Charlotte Bronte


Advanced Search

Charlotte Bronte (1816-1855), English author and eldest of the famed Bronte sisters wrote Jane Eyre (1847);

It is in vain to say human beings ought to be satisfied with tranquillity: they must have action; and they will make it if they cannot find it. Millions are condemned to a stiller doom than mine, and millions are in silent revolt against their lot....Women are supposed to be very calm generally: but women feel just as men feel; they need exercise for their faculties, and a field for their efforts, as much as their brothers do; they suffer from too rigid a restraint, too absolute a stagnation, precisely as men would suffer; and it is narrow-minded in their more privileged fellow-creatures to say that they ought to confine themselves to making puddings….knitting stockings….playing on the piano….It is thoughtless to condemn them, or laugh at them, if they seek to do more or learn more than custom has pronounced necessary for their sex.-Ch. 12

With a new kind of heroine defiantly virtuous, morally courageous and fiercely independent, Charlotte Bronte brought about change in the style of fiction of the day, presenting an unconventional woman to be admired for her ability to overcome adversity. From her humble beginnings as an orphan under the care of a cruel aunt, governess Jane Eyre falls in love with her mercurial employer, the Byronic Edward Rochester. But then dark secrets of Thornfield Hall threaten to destroy everything she’s worked so hard to achieve. First published under her pseudonym Currer Bell, Charlotte’s famous Gothic romance attracted much public attention. People wanted to know who this new and talented writer was. It was highly lauded by such authors as William Makepeace Thackeray, and has since inspired numerous adaptations for television and film, and numerous other author’s works including Jean Rhys’ ‘prequel’ Wide Sargasso Sea (1966).

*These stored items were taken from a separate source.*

File: src/rtl/shake_squeeze_streamer.sv
// SHAKE squeeze-output stage: serialises Keccak rate blocks into W-bit words with last/zero-masking.
// Optional byte-lane keep output (data_out_keep) is compiled in when SHAKE_STREAM_KEEP_EN is defined.
module shake_squeeze_streamer #(
  parameter int         W                 = 64,
  parameter int         RATE_MAX          = 1344,
  parameter int         SIZE_W            = 32,
  parameter logic [1:0] SHAKE256_MODE_VEC = 2'b01
) (
  input  logic                clk,
  input  logic                rst,
  input  logic                start,
  input  logic [SIZE_W-1:0]   output_size,
  input  logic [1:0]          operation_mode,
  input  logic [RATE_MAX-1:0] rate_output,
  input  logic                block_valid,
  output logic                block_ready,
  output logic                squeeze_req,
  output logic [W-1:0]        data_out,
  output logic                data_out_valid,
  input  logic                data_out_ready,
  output logic                data_out_last,
`ifdef SHAKE_STREAM_KEEP_EN
  output logic [W/8-1:0]      data_out_keep,
`endif
  output logic                done
);

  localparam int BPW    = W / 8;
  localparam int BPW_LG = $clog2(BPW);
  localparam int CNT_W  = SIZE_W - 3;
  localparam int WCNT_W = $clog2(1344 / W + 1);
  localparam logic [WCNT_W-1:0] RW128 = WCNT_W'(1344 / W);
  localparam logic [WCNT_W-1:0] RW256 = WCNT_W'(1088 / W);

  typedef enum logic [1:0] {IDLE, WAIT_BLK, DRAIN, FIN} state_t;

  state_t              state, state_nxt;
  logic [CNT_W-1:0]    bytes_left;
  logic [WCNT_W-1:0]   rate_words;
  logic [WCNT_W-1:0]   words_blk;
  logic [RATE_MAX-1:0] buffer;
  logic                sq_nxt;

  logic                drain, hs, is_last;
  logic [CNT_W-1:0]    take, bytes_nxt;
  logic [CNT_W:0]      blk_need;
  logic [WCNT_W-1:0]   words_load;
  logic [BPW-1:0]      keep;
  logic                unused_size_bits;

  // Lanes holding valid bytes: the r upper lanes of the final word, all lanes otherwise.
  function automatic logic [BPW-1:0] lane_keep(input logic [CNT_W-1:0] bl);
    logic [CNT_W-1:0] r;
    logic [BPW-1:0]   k;
    r = bl % CNT_W'(BPW);
    k = '1;
    if (bl <= CNT_W'(BPW) && r != '0) begin
      for (int i = 0; i < BPW; i++) k[i] = (CNT_W'(i) >= (CNT_W'(BPW) - r));
    end
    return k;
  endfunction

  function automatic logic [W-1:0] apply_mask(input logic [W-1:0] w, input logic [BPW-1:0] k);
    logic [W-1:0] m;
    for (int i = 0; i < BPW; i++) m[8*i +: 8] = k[i] ? w[8*i +: 8] : 8'h00;
    return m;
  endfunction

  assign unused_size_bits = ^output_size[2:0];

  assign drain     = (state == DRAIN);
  assign hs        = drain && data_out_ready;
  assign is_last   = (bytes_left <= CNT_W'(BPW));
  assign take      = is_last ? bytes_left : CNT_W'(BPW);
  assign bytes_nxt = bytes_left - take;
  assign blk_need  = ({1'b0, bytes_left} + (CNT_W+1)'(BPW - 1)) >> BPW_LG;
  assign words_load = (blk_need > (CNT_W+1)'(rate_words)) ? rate_words : WCNT_W'(blk_need);
  assign keep      = lane_keep(bytes_left);

  assign block_ready    = (state == WAIT_BLK);
  assign data_out_valid = drain;
  assign data_out_last  = drain && is_last;
  assign data_out       = drain ? apply_mask(buffer[W-1:0], keep) : '0;
  assign done           = (state == FIN);
`ifdef SHAKE_STREAM_KEEP_EN
  assign data_out_keep  = drain ? keep : '0;
`endif

  always_comb begin
    state_nxt = state;
    sq_nxt    = 1'b0;
    case (state)
      IDLE:     if (start) state_nxt = (output_size[SIZE_W-1:3] != '0) ? WAIT_BLK : FIN;
      WAIT_BLK: if (block_valid) state_nxt = DRAIN;
      DRAIN: begin
        if (hs && words_blk == WCNT_W'(1)) begin
          if (bytes_nxt == '0) begin
            state_nxt = FIN;
          end else begin
            state_nxt = WAIT_BLK;
            sq_nxt    = 1'b1;
          end
        end
      end
      FIN:      state_nxt = IDLE;
      default:  state_nxt = IDLE;
    endcase
  end

  always_ff @(posedge clk) begin
    if (!rst) begin
      state       <= IDLE;
      squeeze_req <= 1'b0;
    end else begin
      state       <= state_nxt;
      squeeze_req <= sq_nxt;
    end
  end

  // Request length, block load and PISO shift
  always_ff @(posedge clk) begin
    if (!rst) begin
      bytes_left <= '0;
      rate_words <= '0;
      words_blk  <= '0;
      buffer     <= '0;
    end else begin
      case (state)
        IDLE: begin
          if (start) begin
            bytes_left <= output_size[SIZE_W-1:3];
            rate_words <= (operation_mode == SHAKE256_MODE_VEC) ? RW256 : RW128;
          end
        end
        WAIT_BLK: begin
          if (block_valid) begin
            buffer    <= rate_output;
            words_blk <= words_load;
          end
        end
        DRAIN: begin
          if (hs) begin
            buffer     <= buffer >> W;
            bytes_left <= bytes_nxt;
            words_blk  <= words_blk - WCNT_W'(1);
          end
        end
        default: ;
      endcase
    end
  end

endmodule

File: config.mk
export PLATFORM = sky130hd
export DESIGN_NAME = shake_squeeze_streamer
export DESIGN_NICKNAME = d
export VERILOG_FILES = /design/src/rtl/shake_squeeze_streamer.sv
export SDC_FILE = /design/constraint.sdc
export NUM_CORES = 2
export LEC_CHECK = 0
export BUFFER_PORTS_ARGS = -buffer_cell sky130_fd_sc_hd__clkbuf_2
export CAP_MARGIN = 0
export CORE_AREA = 2 2 559 561
export DETAILED_ROUTE_END_ITERATION = 6
export DIE_AREA = 0 0 561 563
export PLACE_DENSITY = 0.4
export SYNTH_ARGS = -nofsm -noshare
export SYNTH_HDL_FRONTEND = slang
export SYNTH_SLANG_ARGS = --single-unit
File: constraint.sdc
create_clock -name clk -period 6.8 [get_ports clk]
set_input_delay 1.36 -clock clk [delete_from_list [all_inputs] [get_ports clk]]
set_output_delay 1.36 -clock clk [all_outputs]
set_load 0.02 [all_outputs]
==> impl_metrics.ini <==
[grt]
grt_antenna_before_repair = 127
grt.total_usage_pct = 19.89
grt_pass1_vias = 60310
grt_max_degree = 232
grt_pass1_wl_um = 455000
overflow = 0

[sta]
slew_headroom_pct = 8.877
worst_pin_slew_ns = 1.367
maxSlewViolCount = 0
finalCritPeriodShare_pct = 91.50
setup_viol = 0
min_period_ns = 6.222
rsz0062_at_grt = no
hold_viol = 0
max_freq_mhz = 160.7
finClkSkew_ns = 0.06672
tns_ns = 0

[pwr]
peakVddDrop_uv = 206.5
leakage_nw = 34.07
power_mw = 21.69
p_per_area_mw_per_mm2 = 279.8

[floorplanning]
row_count = 205
core-area_mm2 = 0.3104
die_w_um = 561
dieArea_mm2 = 0.3158
die_h_um = 563
ios = 1452
start_util_pct = 19.65

[layout]
final_common_cell = nand2_1
drive_above_1_share_pct = 20.23
nNetsFinal = 10210
fillCellCount = 34920
area_delta_synth_final_pct = 27.12
most-common-layout-cells = 2603 x nand2_1, 1447 x clkbuf_2, 1383 x dfxtp_1

[route]
viasPerCell = 4.738
drt-initial-drc-count = 5572
firstDrtPassIters = 5
drt-wirelength-per-cell_um = 25.19
via_count = 62340
drt-total-wl_um = 331500
drc = 0
ant_nets = 0

[cts]
clk_pin_slew_ns = 0.05
htree_levels = 4
cts.sinks = 1383
cts_hold_buf = 0
clk_latency_ns = 0.87
cts_buffer_depth = 4
cts-resized-gates = 0
root_buffer = clkbuf_16
cts_buffers = 176
cts_tree = done
postCtsSetupRepairBufs = 0

[logic_synthesis]
ys_seq_elements = 1383
ys_seq_area_share_pct = 45.40
syn_area_per_cell_um2 = 7.727
synth_xor_area_share_pct = 0.1724
ys_types = 70
syn_area_mm2 = 0.06098
ys.flop_type = dfxtp_1
syn-num-nets = 9283
muxShareOfSynthArea_pct = 0.05335
synth-simple-area-share_pct = 27.60
synth_compound_area_share_pct = 21.67
synthAdderAreaFrac_pct = 0.1847
synth_edf_count = 0
synth_warnings = 0
synth_cells = 7891
synthArstFlopShare_pct = 0
synth_top_family_by_area = simple AND/OR/NAND/NOR gates

[job]
maxCapViolations = 0

[placement]
dp_hpwl_um = 251300
gp_congestion = 0.9278
numPortBuffers = 1448

[critical_path]
start_kind = flip-flop
worstPathArrival_ns = 4.86
worstSetupEndpointType = output port
cp.required_ns = 5.44
critPathKind = reg -> out
cp_max_fo = 10

[run_status]
status = finished clean

[hold_path]
min_path_type = reg -> reg
cell type report:
cell class                      count  area [um^2]  share of cell area, %
Timing Repair Buffer             1522         8200                  10.58
Tap cell                         4140         5180                  6.683
Antenna cell                       67        167.7                 0.2163
Clock buffer                      263         5122                  6.609
Clock inverter                     49        738.2                 0.9524
Multi-Input combinational cell   5718        30340                  39.14
Inverter                           16        75.07                0.09685
Sequential cell                  1383        27690                  35.72
synth_stat cells, types with 32 or more instances:
cell      count  area share, %
a22oi_1      74           0.91
clkbuf_1    756            4.7
nand2_1    2603             16
and2_1       68           0.70
a311oi_1    918             13
o21ai_0      32           0.26
nand3_1     375            3.1
dfxtp_1    1383             45
nor2b_1      67           0.69
nor2_1      985            6.1
a21oi_1      38           0.31
o211a_1     368            6.0
state kept, by name (all words and copies together), names as in the netlist:
name and count:
state 2, buffer 1344, words_blk 5, bytes_left 29, rate_words 2, squeeze_req 1
stage by stage:
| stage | area, um^2 | worst slack, ns | utilization, % | hold WS (ns) | instances |
|---|---|---|---|---|---|
| CTS | 77340 | 0.4736 | 24.92 | 0.4473 | 13090 |
| finish | 77510 | 0.5780 | 24.97 | 0.4634 | 13160 |
| global route | 77440 | 0.3133 | 24.95 | 0.4864 | 13130 |
| detailed placement | 71480 | 1.396 | 23.03 | 0.4686 | 12780 |
| global placement | 71480 | 1.548 | 23.03 | 0.4628 | 12780 |
| floorplan | 60980 | 2.775 | - | 0.4550 | 7891 |
routing by layer:
layer | vias up | GRT usage, % | wire (um)
li1 | 29480 | - | -
met1 | 29950 | 25.64 | 142600
met2 | 2358 | 32.50 | 151600
met3 | 491 | 3.952 | 23170
met4 | 62 | 7.780 | 13760
met5 | - | 0 | 370
worst paths after layout:
path | from | endpoint | slack [ns] | cells after the start
setup reg to reg | bytes_left[10]$_SDFFE_PN0P_ | squeeze_req$_SDFF_PN0_ | 2.16 | 14
hold / removal | buffer[140]$_SDFFE_PN0P_ | buffer[76]$_SDFFE_PN0P_ | 0.46 | 2
setup / recovery | bytes_left[1]$_SDFFE_PN0P_ | data_out[17] | 0.58 | 10
hold reg to reg | buffer[140]$_SDFFE_PN0P_ | buffer[76]$_SDFFE_PN0P_ | 0.46 | 2
where the power goes:
| part | internal, mW | switching [mW] |
|---|---|---|
| clock | 5.72 | 4.02 |
| sequential | 8.74 | 0.449 |
| combinational | 1.06 | 1.70 |
| total | 15.5 | 6.17 |
critical path, cell delays in order, from the launching register on:
cell      delay, ns
dfxtp_1        0.57
inv_1          0.14
ha_1           0.26
nor2b_1        0.22
o2111a_1       0.38
nand2_1        0.20
nor2_4         0.09
a21oi_1        0.71
a21boi_0       1.01
and2_1         0.28
clkbuf_2       0.19
logic make-up after synthesis:
logic type      count (synthesis)
other cells                     1
buf+inv                       790
xor+xnor                       12
compound gates               1499
mux                             3
simple gates                 4194
fa+ha+maj                       9
flops                        1383
(Power assumes the default switching activity.)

Growing up in Victorian England, Charlotte and her sisters were inspired by the Romantic authors of the time including Sir Walter Scott, William Wordsworth and Lord George Gordon Byron. As sisters and authors, Charlotte, Emily and Anne gave each other moral support, shared creative ideas and proof-read one another’s work. As the oldest of the Bronte authors, Charlotte approached her writing career as a means to financial independence and to help support her siblings. She was born on 21 April 1816, at 74 Market Street in the village of Thornton near Bradford in Yorkshire County, England. She was the third daughter born to Maria Branwell (1783-1821) and Anglican clergyman of Irish descent Patrick Bronte (1777-1861). At the time Charlotte was born she had two older sisters, Maria (1814-1825) and Elizabeth (1815-1825), but as was typical of the time mortality rates were high and they both would not live to see their teenage years. Charlotte’s other siblings were; younger brother Patrick Branwell “Branwell” (1817-1848), himself a Byronic figure; Emily Jane (1818-1848); and Anne (1820-1849).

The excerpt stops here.